Theater over other varieties of literature is especially well suited to dramatize and examine social stereotypes because of how it puts the aesthetic valuation of human bodies on display. In dramatic performance characters are presented not only through their speech, but also through dress and deportment. Markers such as age, gender, health, and status are on full display. In this course we will examine Renaissance English drama for the reductive labels and stories that get attached to characters and do so with recourse to the sociological concept of ‘stereotype threat’. What stereotypes are operative, how do they play out, and is there any space for characters to evade or disrupt stereotypes that are attached to them? Course reading will include The Merchant of Venice, The Jew of Malta, Bartholomew Fair, The Alchemist, The Knight of the Burning Pestle, and Eastward Ho!

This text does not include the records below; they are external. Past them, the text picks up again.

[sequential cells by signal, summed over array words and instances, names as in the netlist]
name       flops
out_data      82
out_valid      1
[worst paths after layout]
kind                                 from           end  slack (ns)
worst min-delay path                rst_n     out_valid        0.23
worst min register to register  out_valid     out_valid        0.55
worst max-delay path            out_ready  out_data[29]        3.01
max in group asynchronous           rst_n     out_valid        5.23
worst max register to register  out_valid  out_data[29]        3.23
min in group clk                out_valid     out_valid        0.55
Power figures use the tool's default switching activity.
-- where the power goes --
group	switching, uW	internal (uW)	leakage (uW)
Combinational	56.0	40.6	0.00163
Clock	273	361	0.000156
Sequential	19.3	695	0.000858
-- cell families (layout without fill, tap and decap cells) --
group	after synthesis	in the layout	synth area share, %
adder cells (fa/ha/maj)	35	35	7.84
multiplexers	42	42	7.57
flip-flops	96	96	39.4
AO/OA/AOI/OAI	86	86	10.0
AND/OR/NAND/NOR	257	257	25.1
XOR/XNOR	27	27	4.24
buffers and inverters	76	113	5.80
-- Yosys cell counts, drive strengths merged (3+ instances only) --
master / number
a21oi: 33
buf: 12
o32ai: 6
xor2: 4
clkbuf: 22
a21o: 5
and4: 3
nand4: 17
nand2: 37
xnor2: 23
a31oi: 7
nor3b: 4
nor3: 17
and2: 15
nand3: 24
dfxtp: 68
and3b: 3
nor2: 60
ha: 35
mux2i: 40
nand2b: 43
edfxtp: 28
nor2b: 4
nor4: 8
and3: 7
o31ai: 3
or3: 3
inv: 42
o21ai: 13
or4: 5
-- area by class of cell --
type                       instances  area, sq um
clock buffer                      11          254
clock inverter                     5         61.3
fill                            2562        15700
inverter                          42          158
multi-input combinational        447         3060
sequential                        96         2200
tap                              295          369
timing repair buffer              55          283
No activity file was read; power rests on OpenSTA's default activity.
File: config.mk
export PLATFORM = sky130hd
export DESIGN_NAME = sctu_fifo
export DESIGN_NICKNAME = d
export VERILOG_FILES = /design/src/sctu_pkg.sv /design/src/sctu_fifo.sv
export SDC_FILE = /design/constraint.sdc
export NUM_CORES = 1
export LEC_CHECK = 0
export ABC_AREA = 1
export ABC_CLOCK_PERIOD_IN_PS = 4700
export BUFFER_PORTS_ARGS = -buffer_cell sky130_fd_sc_hd__buf_2
export CAP_MARGIN = 25
export CORE_ASPECT_RATIO = 0.8
export CORE_UTILIZATION = 52
export DETAILED_ROUTE_END_ITERATION = 10
export PLACE_DENSITY = 0.82
export SYNTH_ARGS = -nofsm -noshare
export SYNTH_HDL_FRONTEND = slang
export SYNTH_SLANG_ARGS = --single-unit
export TNS_END_PERCENT = 30
File: constraint.sdc
create_clock -name clock -period 4.7 [get_ports clock]
set_input_delay 0.705 -clock clock [delete_from_list [all_inputs] [get_ports clock]]
set_output_delay 0.705 -clock clock [all_outputs]
set_load 0.01 [all_outputs]
File: src/sctu_pkg.sv
`timescale 1ns / 1ps

package sctu_pkg;

   localparam int unsigned FRONT_STAGES = 8;

   localparam logic OP_TICK  = 1'b0;
   localparam logic OP_REPLY = 1'b1;

   localparam int unsigned CSR_INDEX_W = 2;
   localparam int unsigned CSR_DATA_W  = 32;

   localparam logic [CSR_INDEX_W-1:0] CSR_RETRY     = 2'd0;
   localparam logic [CSR_INDEX_W-1:0] CSR_INIT_POLL = 2'd1;
   localparam logic [CSR_INDEX_W-1:0] CSR_MAX_POLL  = 2'd2;

   localparam logic [31:0] RETRY_RESET     = 32'd10000;
   localparam logic [31:0] INIT_POLL_RESET = 32'd60000;
   localparam logic [31:0] MAX_POLL_RESET  = 32'd3600000;

   localparam logic [31:0] NTP_UNIX_DELTA = 32'd2208988800;
   localparam logic [9:0]  MS_PER_SEC     = 10'd1000;

   // residues of 2^16, 2^32 and 2^48 modulo 1000
   localparam logic [9:0] MOD_2_16 = 10'd536;
   localparam logic [9:0] MOD_2_32 = 10'd296;
   localparam logic [9:0] MOD_2_48 = 10'd656;

   // ceil(2^37 / 1000), exact for dividends below 2^27
   localparam logic [27:0] RECIP_27 = 28'd137438954;
   // ceil(2^29 / 1000), exact for dividends below 2^19
   localparam logic [19:0] RECIP_19 = 20'd536871;
   // ceil(2^41 / 1000), exact for 32-bit dividends
   localparam logic [31:0] RECIP_32 = 32'd2199023256;
   // inverse of 125 modulo 2^32
   localparam logic [31:0] INV_125  = 32'd652835029;

   localparam logic [22:0] FRAC_PER_MS     = 23'd4294967;
   localparam logic [8:0]  FRAC_PER_MS_REM = 9'd296;

   typedef struct packed {
      logic        operation;
      logic [31:0] now_ms;
      logic        clock_is_set;
      logic [63:0] local_time_ms;
      logic [31:0] orig_sec;
      logic [31:0] orig_frac;
      logic [31:0] recv_sec;
      logic [31:0] recv_frac;
      logic [31:0] xmit_sec;
      logic [31:0] xmit_frac;
   } req_type;

   typedef struct packed {
      logic               send_request;
      logic [31:0]        request_xmit_sec;
      logic [31:0]        request_xmit_frac;
      logic               set_clock;
      logic [31:0]        clock_value;
      logic signed [31:0] offset_ms;
      logic [8:0]         slew_wait_ms;
   } rsp_type;

   typedef struct packed {
      logic                   we;
      logic [CSR_INDEX_W-1:0] index;
      logic [CSR_DATA_W-1:0]  data;
   } csr_write_type;

   typedef struct packed {
      logic        op;
      logic [31:0] now;
      logic        clk_set;
      logic [63:0] local_ms;
      logic [26:0] rsum;
      logic [17:0] rq;
      logic [9:0]  ms;
      logic [31:0] qlo;
      logic [31:0] m1;
      logic [18:0] t296;
      logic [8:0]  q2;
      logic [31:0] xsec;
      logic [31:0] xfrac;
      logic [31:0] u1;
      logic [31:0] u2;
      logic [31:0] u3;
      logic [9:0]  f1;
      logic [9:0]  f2;
      logic [9:0]  f3;
      logic [41:0] t1;
      logic [41:0] t2;
      logic [41:0] t3;
      logic [63:0] d21;
      logic [63:0] d3;
      logic [63:0] sum;
      logic [31:0] ofs;
      logic [31:0] omag;
      logic [22:0] rq2;
      logic [9:0]  rmag;
   } front_word_type;

   typedef struct packed {
      logic        op;
      logic [31:0] now;
      logic        clk_set;
      logic [31:0] xsec;
      logic [31:0] xfrac;
      logic [31:0] ofs;
      logic [31:0] sec_base;
      logic [9:0]  rmag;
   } back_word_type;

endpackage

File: src/sctu_fifo.sv
`timescale 1ns / 1ps

module sctu_fifo #(
   parameter int unsigned DEPTH = 4
) (
   input  logic                    clock,
   input  logic                    reset,
   input  logic                    push,
   input  sctu_pkg::back_word_type push_word,
   output logic                    full,
   input  logic                    pop,
   output sctu_pkg::back_word_type pop_word,
   output logic                    not_empty
);

   localparam int unsigned PTR_W = $clog2(DEPTH);
   localparam int unsigned CNT_W = $clog2(DEPTH + 1);

   sctu_pkg::back_word_type mem_ff [DEPTH];
   logic [PTR_W-1:0]        wr_ptr_ff;
   logic [PTR_W-1:0]        wr_ptr_in;
   logic [PTR_W-1:0]        rd_ptr_ff;
   logic [PTR_W-1:0]        rd_ptr_in;
   logic [CNT_W-1:0]        count_ff;
   logic [CNT_W-1:0]        count_in;

   assign full      = (count_ff == CNT_W'(DEPTH));
   assign not_empty = (count_ff != '0);
   assign pop_word  = mem_ff[rd_ptr_ff];

   always_comb begin
      wr_ptr_in = wr_ptr_ff;
      rd_ptr_in = rd_ptr_ff;
      count_in  = count_ff;
      if (push) begin
         wr_ptr_in = (wr_ptr_ff == PTR_W'(DEPTH - 1)) ? '0 : wr_ptr_ff + PTR_W'(1);
      end
      if (pop) begin
         rd_ptr_in = (rd_ptr_ff == PTR_W'(DEPTH - 1)) ? '0 : rd_ptr_ff + PTR_W'(1);
      end
      if (push && !pop) begin
         count_in = count_ff + CNT_W'(1);
      end else if (pop && !push) begin
         count_in = count_ff - CNT_W'(1);
      end
   end

   always_ff @(posedge clock) begin
      if (reset) begin
         wr_ptr_ff <= '0;
         rd_ptr_ff <= '0;
         count_ff  <= '0;
      end else begin
         wr_ptr_ff <= wr_ptr_in;
         rd_ptr_ff <= rd_ptr_in;
         count_ff  <= count_in;
      end
   end

   always_ff @(posedge clock) begin
      if (push) begin
         mem_ff[wr_ptr_ff] <= push_word;
      end
   end

`ifndef NO_ASSERTIONS
   a_no_overflow: assert property (@(posedge clock) disable iff (reset)
      push |-> !full)
      else $error("queue written while full");

   a_no_underflow: assert property (@(posedge clock) disable iff (reset)
      pop |-> not_empty)
      else $error("queue read while empty");

   a_count_up: assert property (@(posedge clock) disable iff (reset)
      push && !pop |=> count_ff == $past(count_ff) + CNT_W'(1))
      else $error("queue count lost a word");
`endif

endmodule

# Word-level counts from Yosys, hierarchy flattened
# Memories as Yosys holds them, arrays and structs flattened. A register that Yosys moved wholly into a read port is not among the register bits.
# Cells that the tools add are included.
# word_totals
regBits	7
ram_bits	688
out_inout_bits	174
word_cells	25
n_memories	1
# mem_list
memory	depth	width	read_ports	rd_clocked_by_memory_dff	wr	line	text
mem_ff	4	172	1	1	1	sctu_fifo.sv:19	sctu_pkg::back_word_type mem_ff [DEPTH];
# op_classes
add_sub_neg	4
n_eq_ne	3
n_mux	8
reduce_logical	6
# ops
cell	n
2-to-1 mux 2 bit	4
2-to-1 mux 3 bit	2
adder 2 x 1 -> 2 bit (second input constant)	2
== test 2 bit (second input constant)	2
adder 3 x 1 -> 3 bit (second input constant)	1
== test 3 bit (second input constant)	1
nonzero test 3 bit	1
subtractor 3 x 1 -> 3 bit (second input constant)	1
logical AND 1 bit	2
logical NOT 1 bit	2
2-to-1 mux 1 bit	2
nonzero test 2 bit	1

# Logic depth before layout (Yosys ltp)
# Gate-level depths: netlist of run 1.
# depth
word_depth	4
depth_mapped	10
mapped_depth_nobuf	10

# Least setup slack after synthesis of run 1
# Ideal clock, no wire load.
# synth_path
kind	input -> register
from	input port push
to	memory mem_ff[3][0] in the netlist's numbering, enable pin
arrival_ps	4048
required_ps	4176
path_slack_ps	128
cell_stages	2
cell_sequence	nand2_1 -> inv_1
# synth_via
elab_chain_cells	2
# synth_rtl
item	line	text
start: declaration	sctu_fifo.sv:8	input logic push,
2-to-1 mux 1 bit	sctu_fifo.sv:61	if (push) begin
2-to-1 mux 1 bit (implied by the code)	sctu_fifo.sv:62	mem_ff[wr_ptr_ff] <= push_word;
end: declaration	sctu_fifo.sv:19	
# No other way between the ends.

==> summary.log, run 1 <==
qor: cts.clk_latency 600 ps
qor: floorplanning.floorplan.io_pins 350
qor: cts.worst_setup_hold_path_clk_slew 60 ps
qor: routing.wl_per_cell 21.03 µm
qor: synth.synth_compound_area_frac 0.1096
qor: placement.hpwl 32.07 mm
qor: worst_setup_path.criticalPathCategory register to output pin
qor: cts.cts.root.buffer_cell clkbuf_16
qor: grt.grt_pass1_wl 86.88 mm
qor: synth.synth_seq_area_share 0.8074
qor: floorplanning.die-area 50540 µm²
qor: placement.place_congestion 0.8156
qor: timing.final_setup_violation_count 0
qor: power_and_ir_drop.p_total 13.36 mW
qor: timing.fin_crit_sh 0.7456
qor: grt.first_global_vias 15656
qor: worst_setup_path.critPathLaunchType register
qor: worst_setup_path.cells_along_the_critical_path inv_6 -> buf_12 -> o21ai_0 -> o22ai_1 -> buf_2
qor: timing.finClkSkew 18.48 ps
qor: finish.layout-area-overhead-vs-synth 16.43%
qor: routing.vias_per_cell 5.790
qor: grt.antenna_found_initial 18
qor: synth.synthSimpleGateAreaFrac 0.05366
qor: floorplanning.die_width 251.1 µm
qor: worst_setup_path.crit_path_max_incr_delay 900 ps
qor: worst_setup_path.worst-path-max-fanout 108
qor: power_and_ir_drop.power.density 444.4 nW/µm²
qor: power_and_ir_drop.total_leakage_power 10.42 nW
qor: timing.grt_setup_unrepaired no
qor: routing.dr.pass1.iters 7
qor: cts.cts_setup_buffers 0
qor: cts.cts_htree_levels 2
qor: cts.cts_max_path_buffers 3
qor: worst_setup_path.worst_path_dominant_cell_family buffers and inverters
qor: cts.cts_tree done
qor: synth.netlist-cell-type-count 21
qor: synth.synth.mux.area_fraction 0
qor: floorplanning.die_height 201.3 µm
qor: worst_setup_path.crit_required 3990 ps
qor: worst_setup_path.critPathBufInv 3
qor: grt.grt_max_degree 180
qor: synth.syn-mean-instance-area 14.98 µm²
qor: finish.drive_gt1_frac 0.2232
qor: timing.totalNegativeSetupSlack 0 ps
qor: synth.synth.cell_area 25810 µm²
qor: synth.synth_adder_area_share 0.003684
qor: routing.drt_first_iter_violations 1452
qor: cts.cts_inserted_buffers 61
qor: timing.finalMaxSlewViolations 0
qor: routing.routed_wl 57.42 mm
qor: timing.timing.final.hold_violations 0
qor: synth.synthXorXnorAreaFrac 0.0003393
qor: worst_setup_path.critPathSlowestCell dfxtp_4
qor: floorplanning.rows 72
qor: cts.resized_cells_post_cts 0
qor: timing.highest_clock_frequency_the_design_can_meet 0.2854 GHz
qor: synth.synth-warning-count 0
qor: synth.synthesis.instances 1723
qor: synth.ys_seq_elements 697
qor: routing.route.antenna.remaining_nets 0
qor: run.cap_viol_max_count 0
qor: timing.period_minus_slack 3504 ps
qor: floorplanning.floorplan.core_area 48650 µm²
qor: worst_hold_path.worstHoldPathType primary input to register
qor: floorplanning.initial_core_util 0.5306
qor: cts.clock-sinks 697
qor: placement.port_buffers 349
qor: finish.fin_nets 2227
qor: worst_setup_path.worst_setup_path_end_kind output pin
qor: power_and_ir_drop.irDropWorstVdd 0.0003168 V
qor: synth.largest_family_of_logic_cells_by_synthesized_area compound AO/OA/AOI/OAI gates
qor: worst_setup_path.crit_arrival 2800 ps
qor: routing.detailroute.via_count 15806
qor: grt.grt_overflow 0
qor: timing.tightest_slew 1004 ps
qor: grt.grtUsageTotal 0.2226
qor: routing.drc_viols 0
qor: timing.maxSlewHeadroom 0.3305
qor: cts.hold_buffers 0
qor: status.run_status completed
qor: synth.synthesis.nets 1906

English 5150-60 To the Archive!
(Online asynchronous)
Prof. Vanessa Ovalle Perez

An archive refers to a place where records are kept, and yet archives are much more than simply collections of paper documents, computer files, images, or objects. The writer Diana Taylor insists that “the archival, from the beginning, sustains power.” What we collectively choose to archive and how our archives are read speaks volumes about who holds and maintains power in society. The archive becomes a function of whose history is preserved and made accessible, and this privileging is influenced by the intersectional politics of race, gender, class, sexuality, etc. One way to democratize our society is to democratize our history and our archives, thus the call: to the archive! This course has two main purposes: (1) to familiarize students with archival research methods and empower them to pursue their own archival research questions; and (2) teach students to read and write about literary texts with historical context in mind. Students will be asked to do a project in which they analyze an archival text that has not been written about by contemporary researchers. The course will be interdisciplinary, focusing on the interconnectedness of history, literature, archival science, and media studies.

 


English 6030-01  Myth, Intertextuality, and Popular Culture
R 5:30-8:15 pm
Prof. David Marshall

Mr. Wednesday, Percy Jackson, and Anubis have all strode across the page (both novel and graphic novel) and the silver (and LED) screen, returning us to ancient narratives associated with early cultures’ religious beliefs and deities. The phenomenon draws together to strands of study, mythology and intertextuality, within the frame of contemporary popular culture. The fact is, what we have in that intersection is the merging of theoretical questions about what constitutes mythology, how ancient religious narratives persist over time, and how texts that can continue to be associated with active religious belief can become objects of pop cultural fantasy. In this graduate seminar, we will explore the theoretical approaches to mythology and to intertextuality (specifically adaptation and appropriation) to analyze the ways in which this very particular form of cultural narrative is reinvented.

 


English 6310-01 Rhetorical Theory in Public and Technical Writing
R 5:30-8:15 PM (online synchronous)
Prof. Miriam Fernandez

This semester we will take a closer look at rhetorical theory and apply it to real world issues in public and technical writing. In the public sector, we will study how publics interact with media, with institutions, and with other groups of people. We will consider the push and pull of power as institutions and the public sphere(s) grapple with big issues such as sexual harassment, racism, and poverty. In the world of technical writing, we will consider issues of ethics, effective communication, and consider the inherently persuasive aspects of technical and professional writing. We will discuss more about the field of technical writing so you know what it takes to work there and what skills you will need to master.